Requirement → Below this sentence is a listing; return exactly its lines from the one with "run 2 against" to the one with "is now met4", both kept, and nothing more.
-- -- --
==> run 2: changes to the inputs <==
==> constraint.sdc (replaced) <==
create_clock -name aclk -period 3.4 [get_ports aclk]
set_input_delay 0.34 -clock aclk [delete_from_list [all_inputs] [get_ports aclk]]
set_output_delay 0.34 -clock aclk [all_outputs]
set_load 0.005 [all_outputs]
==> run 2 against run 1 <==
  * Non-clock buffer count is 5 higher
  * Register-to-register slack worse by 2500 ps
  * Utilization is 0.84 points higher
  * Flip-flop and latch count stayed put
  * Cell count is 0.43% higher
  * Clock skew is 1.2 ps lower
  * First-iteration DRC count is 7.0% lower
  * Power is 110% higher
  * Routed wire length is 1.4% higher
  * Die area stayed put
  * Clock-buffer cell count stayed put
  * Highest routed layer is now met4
-- -- --
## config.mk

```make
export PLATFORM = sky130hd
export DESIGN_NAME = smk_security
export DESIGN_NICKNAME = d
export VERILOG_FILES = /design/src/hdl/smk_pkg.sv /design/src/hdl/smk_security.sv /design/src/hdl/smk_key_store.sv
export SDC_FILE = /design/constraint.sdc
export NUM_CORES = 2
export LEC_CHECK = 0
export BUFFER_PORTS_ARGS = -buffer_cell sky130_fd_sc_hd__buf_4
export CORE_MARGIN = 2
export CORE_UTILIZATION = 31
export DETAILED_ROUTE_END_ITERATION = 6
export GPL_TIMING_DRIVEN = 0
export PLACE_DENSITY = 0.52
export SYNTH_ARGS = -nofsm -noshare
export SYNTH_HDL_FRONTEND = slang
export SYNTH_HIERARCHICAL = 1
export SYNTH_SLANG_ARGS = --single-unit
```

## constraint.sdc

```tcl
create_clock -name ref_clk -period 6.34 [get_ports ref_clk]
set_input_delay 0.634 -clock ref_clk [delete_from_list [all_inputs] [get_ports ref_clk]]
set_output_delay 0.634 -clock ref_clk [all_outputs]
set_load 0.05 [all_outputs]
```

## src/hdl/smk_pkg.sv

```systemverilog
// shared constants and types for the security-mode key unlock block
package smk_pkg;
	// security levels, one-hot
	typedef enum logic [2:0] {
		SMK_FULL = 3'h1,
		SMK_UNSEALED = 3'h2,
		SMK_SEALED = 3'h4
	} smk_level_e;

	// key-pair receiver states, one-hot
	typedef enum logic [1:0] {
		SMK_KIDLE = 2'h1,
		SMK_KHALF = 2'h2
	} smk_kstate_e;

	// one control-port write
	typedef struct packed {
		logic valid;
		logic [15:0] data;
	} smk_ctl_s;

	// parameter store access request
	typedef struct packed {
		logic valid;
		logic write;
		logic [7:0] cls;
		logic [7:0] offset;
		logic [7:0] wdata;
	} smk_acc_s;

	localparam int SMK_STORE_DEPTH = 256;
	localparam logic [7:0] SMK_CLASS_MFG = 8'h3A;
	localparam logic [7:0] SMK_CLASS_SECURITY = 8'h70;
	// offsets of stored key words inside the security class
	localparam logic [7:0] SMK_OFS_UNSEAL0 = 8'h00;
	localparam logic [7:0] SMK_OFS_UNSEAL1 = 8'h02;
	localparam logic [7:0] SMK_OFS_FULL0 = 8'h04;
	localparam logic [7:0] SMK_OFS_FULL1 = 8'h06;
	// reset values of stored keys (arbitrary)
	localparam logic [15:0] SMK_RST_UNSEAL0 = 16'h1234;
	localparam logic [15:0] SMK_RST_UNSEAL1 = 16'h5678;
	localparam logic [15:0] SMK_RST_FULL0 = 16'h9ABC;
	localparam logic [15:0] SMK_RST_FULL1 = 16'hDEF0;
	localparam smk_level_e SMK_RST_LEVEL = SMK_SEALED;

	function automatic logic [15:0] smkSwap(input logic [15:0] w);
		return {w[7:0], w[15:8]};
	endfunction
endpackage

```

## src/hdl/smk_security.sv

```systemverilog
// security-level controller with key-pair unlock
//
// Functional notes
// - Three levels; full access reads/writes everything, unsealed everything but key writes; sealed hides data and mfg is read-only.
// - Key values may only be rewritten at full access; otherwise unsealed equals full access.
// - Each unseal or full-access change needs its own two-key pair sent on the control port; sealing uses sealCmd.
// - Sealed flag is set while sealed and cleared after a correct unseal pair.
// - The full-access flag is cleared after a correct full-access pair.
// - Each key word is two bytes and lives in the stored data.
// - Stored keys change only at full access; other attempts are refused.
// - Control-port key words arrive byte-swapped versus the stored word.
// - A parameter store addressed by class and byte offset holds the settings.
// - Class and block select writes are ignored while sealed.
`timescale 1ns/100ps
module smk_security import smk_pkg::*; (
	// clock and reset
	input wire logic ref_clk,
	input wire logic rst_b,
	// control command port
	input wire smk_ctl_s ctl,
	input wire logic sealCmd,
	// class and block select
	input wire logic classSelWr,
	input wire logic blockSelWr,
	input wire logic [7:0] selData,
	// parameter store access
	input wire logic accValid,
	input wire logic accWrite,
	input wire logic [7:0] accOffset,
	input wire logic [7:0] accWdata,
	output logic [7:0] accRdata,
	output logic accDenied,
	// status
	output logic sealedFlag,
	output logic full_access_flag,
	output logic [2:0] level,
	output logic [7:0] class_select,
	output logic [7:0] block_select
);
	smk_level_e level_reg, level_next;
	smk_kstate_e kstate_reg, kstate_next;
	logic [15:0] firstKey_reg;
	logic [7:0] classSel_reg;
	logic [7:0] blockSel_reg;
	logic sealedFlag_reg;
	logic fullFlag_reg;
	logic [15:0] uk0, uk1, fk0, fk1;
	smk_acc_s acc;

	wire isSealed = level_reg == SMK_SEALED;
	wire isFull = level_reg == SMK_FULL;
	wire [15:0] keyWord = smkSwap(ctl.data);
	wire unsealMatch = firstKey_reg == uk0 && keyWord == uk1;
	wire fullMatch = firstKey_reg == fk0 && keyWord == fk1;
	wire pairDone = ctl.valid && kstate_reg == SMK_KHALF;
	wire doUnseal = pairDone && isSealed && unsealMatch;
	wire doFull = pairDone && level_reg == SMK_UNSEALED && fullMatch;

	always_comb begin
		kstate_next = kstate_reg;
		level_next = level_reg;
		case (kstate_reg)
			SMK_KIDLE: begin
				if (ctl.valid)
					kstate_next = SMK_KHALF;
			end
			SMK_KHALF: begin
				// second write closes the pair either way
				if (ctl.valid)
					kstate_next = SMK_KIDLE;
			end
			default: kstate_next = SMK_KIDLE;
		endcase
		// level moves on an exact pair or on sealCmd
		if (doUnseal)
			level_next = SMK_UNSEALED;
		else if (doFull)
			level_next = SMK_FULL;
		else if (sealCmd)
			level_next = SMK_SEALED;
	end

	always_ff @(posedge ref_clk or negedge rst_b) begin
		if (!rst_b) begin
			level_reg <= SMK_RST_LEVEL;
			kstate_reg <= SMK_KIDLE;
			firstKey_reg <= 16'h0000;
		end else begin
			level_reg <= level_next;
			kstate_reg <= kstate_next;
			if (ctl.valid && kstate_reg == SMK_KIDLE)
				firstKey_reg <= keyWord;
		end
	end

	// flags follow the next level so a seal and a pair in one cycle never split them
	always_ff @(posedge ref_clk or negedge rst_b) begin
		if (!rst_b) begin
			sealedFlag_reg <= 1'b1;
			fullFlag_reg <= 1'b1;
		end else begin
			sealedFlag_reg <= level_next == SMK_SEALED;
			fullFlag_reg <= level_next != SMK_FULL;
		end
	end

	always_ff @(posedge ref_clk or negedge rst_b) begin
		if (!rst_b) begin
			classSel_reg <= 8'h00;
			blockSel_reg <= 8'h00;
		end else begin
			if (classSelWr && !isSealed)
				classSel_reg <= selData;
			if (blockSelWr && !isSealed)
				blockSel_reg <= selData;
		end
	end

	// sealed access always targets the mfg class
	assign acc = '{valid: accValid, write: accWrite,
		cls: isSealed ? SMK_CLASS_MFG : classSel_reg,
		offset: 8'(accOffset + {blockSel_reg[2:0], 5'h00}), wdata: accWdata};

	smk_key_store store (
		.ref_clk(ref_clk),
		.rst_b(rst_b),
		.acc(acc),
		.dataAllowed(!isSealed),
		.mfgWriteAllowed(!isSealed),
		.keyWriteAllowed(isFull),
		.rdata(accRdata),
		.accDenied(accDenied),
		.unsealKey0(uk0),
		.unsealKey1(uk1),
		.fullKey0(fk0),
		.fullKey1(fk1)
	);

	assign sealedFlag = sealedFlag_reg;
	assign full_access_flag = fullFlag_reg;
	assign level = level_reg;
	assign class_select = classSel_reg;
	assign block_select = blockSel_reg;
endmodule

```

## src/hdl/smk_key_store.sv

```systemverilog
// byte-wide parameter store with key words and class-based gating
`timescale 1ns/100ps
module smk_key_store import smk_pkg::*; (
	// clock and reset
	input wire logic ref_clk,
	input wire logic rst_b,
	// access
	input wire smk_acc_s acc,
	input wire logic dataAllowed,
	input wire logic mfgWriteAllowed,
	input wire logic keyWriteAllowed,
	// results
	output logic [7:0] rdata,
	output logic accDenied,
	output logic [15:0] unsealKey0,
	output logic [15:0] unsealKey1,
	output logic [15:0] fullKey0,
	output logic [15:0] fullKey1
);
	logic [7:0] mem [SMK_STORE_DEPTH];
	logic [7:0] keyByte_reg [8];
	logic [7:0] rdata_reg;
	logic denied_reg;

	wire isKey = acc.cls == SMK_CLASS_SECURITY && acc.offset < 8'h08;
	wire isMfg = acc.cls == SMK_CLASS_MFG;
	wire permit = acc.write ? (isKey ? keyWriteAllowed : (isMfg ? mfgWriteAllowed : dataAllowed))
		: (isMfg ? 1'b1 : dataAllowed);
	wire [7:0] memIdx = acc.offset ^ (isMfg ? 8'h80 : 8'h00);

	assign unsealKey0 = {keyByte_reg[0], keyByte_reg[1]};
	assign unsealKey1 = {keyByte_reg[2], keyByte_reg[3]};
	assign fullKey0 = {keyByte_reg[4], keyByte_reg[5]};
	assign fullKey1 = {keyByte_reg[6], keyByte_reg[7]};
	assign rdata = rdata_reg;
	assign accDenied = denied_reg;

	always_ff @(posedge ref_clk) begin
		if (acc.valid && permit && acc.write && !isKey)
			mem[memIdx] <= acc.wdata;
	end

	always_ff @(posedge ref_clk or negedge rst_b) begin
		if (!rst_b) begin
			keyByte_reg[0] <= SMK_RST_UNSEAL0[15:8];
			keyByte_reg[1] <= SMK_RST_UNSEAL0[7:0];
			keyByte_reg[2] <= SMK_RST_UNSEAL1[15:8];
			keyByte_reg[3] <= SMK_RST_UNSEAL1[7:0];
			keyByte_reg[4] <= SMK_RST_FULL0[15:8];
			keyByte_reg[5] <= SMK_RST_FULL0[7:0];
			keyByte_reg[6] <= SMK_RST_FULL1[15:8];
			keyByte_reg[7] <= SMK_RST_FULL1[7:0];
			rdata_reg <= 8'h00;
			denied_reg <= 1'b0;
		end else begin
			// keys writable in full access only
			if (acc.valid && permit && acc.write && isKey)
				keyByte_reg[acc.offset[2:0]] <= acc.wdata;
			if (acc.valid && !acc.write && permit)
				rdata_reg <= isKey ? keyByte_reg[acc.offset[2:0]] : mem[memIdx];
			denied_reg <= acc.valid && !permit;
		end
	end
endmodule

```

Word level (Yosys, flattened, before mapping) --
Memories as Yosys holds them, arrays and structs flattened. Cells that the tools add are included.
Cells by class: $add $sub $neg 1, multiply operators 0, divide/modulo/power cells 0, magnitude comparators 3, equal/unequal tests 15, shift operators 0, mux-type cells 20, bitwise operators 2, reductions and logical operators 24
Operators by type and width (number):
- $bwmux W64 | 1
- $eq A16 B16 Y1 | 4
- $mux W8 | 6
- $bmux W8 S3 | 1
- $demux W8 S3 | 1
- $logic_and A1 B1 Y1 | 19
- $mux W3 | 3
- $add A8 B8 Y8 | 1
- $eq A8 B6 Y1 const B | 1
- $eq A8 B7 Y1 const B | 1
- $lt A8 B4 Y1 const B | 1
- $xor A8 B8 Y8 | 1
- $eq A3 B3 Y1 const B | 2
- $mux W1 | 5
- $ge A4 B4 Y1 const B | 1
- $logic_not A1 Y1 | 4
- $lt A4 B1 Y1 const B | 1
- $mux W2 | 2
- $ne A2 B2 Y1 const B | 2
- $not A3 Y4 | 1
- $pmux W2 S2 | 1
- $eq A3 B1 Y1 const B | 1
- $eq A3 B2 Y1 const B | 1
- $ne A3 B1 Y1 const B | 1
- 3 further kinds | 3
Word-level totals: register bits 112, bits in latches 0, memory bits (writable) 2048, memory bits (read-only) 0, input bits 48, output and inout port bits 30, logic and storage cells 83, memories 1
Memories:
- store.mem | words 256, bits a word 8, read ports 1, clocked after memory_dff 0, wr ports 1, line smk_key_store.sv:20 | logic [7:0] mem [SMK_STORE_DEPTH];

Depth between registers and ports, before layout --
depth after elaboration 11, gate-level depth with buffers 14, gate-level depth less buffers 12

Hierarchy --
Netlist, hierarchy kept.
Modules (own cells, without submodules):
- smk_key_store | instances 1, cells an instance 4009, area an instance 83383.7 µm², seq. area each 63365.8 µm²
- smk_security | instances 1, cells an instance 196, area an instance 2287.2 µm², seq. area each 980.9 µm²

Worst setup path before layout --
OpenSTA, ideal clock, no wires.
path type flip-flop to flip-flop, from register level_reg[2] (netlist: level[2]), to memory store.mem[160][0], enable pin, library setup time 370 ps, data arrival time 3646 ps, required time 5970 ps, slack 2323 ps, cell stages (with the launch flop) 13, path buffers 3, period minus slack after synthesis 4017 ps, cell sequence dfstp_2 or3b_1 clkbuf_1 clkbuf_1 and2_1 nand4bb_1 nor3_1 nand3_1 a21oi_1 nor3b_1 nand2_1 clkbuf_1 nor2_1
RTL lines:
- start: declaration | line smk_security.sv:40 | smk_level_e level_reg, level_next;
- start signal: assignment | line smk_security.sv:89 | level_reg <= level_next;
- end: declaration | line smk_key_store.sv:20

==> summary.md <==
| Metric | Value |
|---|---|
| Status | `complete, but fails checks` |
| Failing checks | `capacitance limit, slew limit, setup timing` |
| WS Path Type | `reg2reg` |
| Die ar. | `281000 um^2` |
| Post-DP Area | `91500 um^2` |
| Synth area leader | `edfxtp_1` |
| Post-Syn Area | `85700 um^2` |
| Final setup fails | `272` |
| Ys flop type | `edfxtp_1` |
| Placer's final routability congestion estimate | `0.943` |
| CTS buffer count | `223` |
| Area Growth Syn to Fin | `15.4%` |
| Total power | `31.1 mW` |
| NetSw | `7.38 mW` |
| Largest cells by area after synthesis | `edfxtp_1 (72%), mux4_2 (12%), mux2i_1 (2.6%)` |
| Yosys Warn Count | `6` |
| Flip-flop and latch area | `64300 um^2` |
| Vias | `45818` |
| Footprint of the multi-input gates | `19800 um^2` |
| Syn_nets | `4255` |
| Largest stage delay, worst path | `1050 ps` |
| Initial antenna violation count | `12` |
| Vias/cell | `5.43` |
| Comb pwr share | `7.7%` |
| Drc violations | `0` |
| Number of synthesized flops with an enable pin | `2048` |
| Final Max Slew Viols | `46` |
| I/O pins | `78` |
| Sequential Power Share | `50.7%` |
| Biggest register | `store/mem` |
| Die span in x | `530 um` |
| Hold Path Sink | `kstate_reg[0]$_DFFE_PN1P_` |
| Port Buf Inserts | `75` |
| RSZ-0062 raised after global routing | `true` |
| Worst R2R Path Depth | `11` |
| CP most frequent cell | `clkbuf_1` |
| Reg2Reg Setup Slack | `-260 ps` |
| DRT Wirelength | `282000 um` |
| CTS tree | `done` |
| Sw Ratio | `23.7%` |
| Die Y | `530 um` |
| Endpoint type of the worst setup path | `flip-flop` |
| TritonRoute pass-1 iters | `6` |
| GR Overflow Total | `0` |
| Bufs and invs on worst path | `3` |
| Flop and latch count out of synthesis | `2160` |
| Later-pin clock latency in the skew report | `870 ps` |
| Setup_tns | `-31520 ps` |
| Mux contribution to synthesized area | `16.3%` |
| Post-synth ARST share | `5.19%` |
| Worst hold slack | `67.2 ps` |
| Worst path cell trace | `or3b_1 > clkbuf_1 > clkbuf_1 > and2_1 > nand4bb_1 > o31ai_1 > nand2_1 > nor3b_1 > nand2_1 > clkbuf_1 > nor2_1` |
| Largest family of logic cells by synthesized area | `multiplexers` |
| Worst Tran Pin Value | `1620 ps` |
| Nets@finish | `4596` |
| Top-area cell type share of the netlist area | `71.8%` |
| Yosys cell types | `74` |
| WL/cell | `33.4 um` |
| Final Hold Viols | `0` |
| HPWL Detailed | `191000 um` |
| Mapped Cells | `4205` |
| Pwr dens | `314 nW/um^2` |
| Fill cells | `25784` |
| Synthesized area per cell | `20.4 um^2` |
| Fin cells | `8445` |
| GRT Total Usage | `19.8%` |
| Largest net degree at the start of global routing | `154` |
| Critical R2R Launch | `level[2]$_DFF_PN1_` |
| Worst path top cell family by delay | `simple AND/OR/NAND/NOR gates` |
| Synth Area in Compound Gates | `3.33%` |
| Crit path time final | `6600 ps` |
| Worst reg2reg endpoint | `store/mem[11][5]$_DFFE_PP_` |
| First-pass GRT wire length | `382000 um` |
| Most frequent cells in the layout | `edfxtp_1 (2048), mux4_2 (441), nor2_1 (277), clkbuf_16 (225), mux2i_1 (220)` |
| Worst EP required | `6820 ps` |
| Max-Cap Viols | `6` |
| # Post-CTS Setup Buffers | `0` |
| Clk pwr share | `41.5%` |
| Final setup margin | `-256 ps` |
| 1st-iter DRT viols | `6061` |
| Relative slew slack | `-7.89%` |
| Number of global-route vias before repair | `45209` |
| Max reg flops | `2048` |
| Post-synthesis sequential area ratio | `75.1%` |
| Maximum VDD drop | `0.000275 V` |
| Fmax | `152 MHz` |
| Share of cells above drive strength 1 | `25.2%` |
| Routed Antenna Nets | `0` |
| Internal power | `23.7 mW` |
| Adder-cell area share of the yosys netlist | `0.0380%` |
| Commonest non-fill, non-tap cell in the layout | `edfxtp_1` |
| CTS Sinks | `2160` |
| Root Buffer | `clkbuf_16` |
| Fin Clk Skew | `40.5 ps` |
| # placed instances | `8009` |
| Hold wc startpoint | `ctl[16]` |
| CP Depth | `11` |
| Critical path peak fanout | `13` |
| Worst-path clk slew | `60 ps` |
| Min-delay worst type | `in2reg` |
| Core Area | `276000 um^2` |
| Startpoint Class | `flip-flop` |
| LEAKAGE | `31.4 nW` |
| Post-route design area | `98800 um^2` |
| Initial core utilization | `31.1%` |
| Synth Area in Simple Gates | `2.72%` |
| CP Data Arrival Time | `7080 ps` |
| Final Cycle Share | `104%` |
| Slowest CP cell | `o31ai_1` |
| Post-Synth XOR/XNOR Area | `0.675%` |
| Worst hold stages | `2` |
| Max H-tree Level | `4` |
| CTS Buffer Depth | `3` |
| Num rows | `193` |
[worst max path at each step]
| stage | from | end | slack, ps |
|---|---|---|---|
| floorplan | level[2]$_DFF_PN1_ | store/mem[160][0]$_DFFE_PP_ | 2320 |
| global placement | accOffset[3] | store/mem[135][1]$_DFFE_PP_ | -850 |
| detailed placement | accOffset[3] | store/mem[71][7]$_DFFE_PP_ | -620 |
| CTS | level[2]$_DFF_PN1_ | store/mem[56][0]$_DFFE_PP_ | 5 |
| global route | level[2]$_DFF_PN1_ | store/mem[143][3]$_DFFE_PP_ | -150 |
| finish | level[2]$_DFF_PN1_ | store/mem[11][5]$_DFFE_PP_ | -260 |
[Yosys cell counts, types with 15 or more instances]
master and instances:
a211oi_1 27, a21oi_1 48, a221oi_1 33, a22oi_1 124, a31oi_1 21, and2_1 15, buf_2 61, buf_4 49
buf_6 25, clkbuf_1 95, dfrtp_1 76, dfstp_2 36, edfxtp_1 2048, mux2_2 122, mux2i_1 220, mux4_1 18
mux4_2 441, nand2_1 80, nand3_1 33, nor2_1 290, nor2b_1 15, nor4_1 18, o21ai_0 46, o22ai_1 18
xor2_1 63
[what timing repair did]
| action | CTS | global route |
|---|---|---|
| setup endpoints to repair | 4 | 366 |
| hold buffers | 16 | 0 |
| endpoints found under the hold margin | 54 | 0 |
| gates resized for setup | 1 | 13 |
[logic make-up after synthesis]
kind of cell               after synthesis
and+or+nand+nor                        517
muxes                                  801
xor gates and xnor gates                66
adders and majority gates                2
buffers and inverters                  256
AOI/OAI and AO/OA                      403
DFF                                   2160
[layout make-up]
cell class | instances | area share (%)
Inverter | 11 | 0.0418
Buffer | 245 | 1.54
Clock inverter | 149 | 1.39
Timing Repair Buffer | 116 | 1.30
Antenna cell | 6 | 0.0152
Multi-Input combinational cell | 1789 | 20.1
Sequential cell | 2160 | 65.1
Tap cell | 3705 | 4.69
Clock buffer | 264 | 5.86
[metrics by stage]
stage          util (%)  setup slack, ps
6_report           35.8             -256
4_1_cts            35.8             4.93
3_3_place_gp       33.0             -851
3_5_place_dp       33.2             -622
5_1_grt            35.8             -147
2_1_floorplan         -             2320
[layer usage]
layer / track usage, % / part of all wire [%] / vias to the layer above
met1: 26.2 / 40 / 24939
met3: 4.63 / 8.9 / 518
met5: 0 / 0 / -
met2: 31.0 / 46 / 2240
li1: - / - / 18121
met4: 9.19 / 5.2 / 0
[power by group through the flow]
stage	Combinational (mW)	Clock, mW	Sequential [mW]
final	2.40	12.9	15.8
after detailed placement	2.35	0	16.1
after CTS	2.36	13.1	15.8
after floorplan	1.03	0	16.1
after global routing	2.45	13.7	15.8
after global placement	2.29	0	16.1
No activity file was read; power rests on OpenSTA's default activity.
-- -- --
Solution for this task →
==> run 2 against run 1 <==
  * Non-clock buffer count is 5 higher
  * Register-to-register slack worse by 2500 ps
  * Utilization is 0.84 points higher
  * Flip-flop and latch count stayed put
  * Cell count is 0.43% higher
  * Clock skew is 1.2 ps lower
  * First-iteration DRC count is 7.0% lower
  * Power is 110% higher
  * Routed wire length is 1.4% higher
  * Die area stayed put
  * Clock-buffer cell count stayed put
  * Highest routed layer is now met4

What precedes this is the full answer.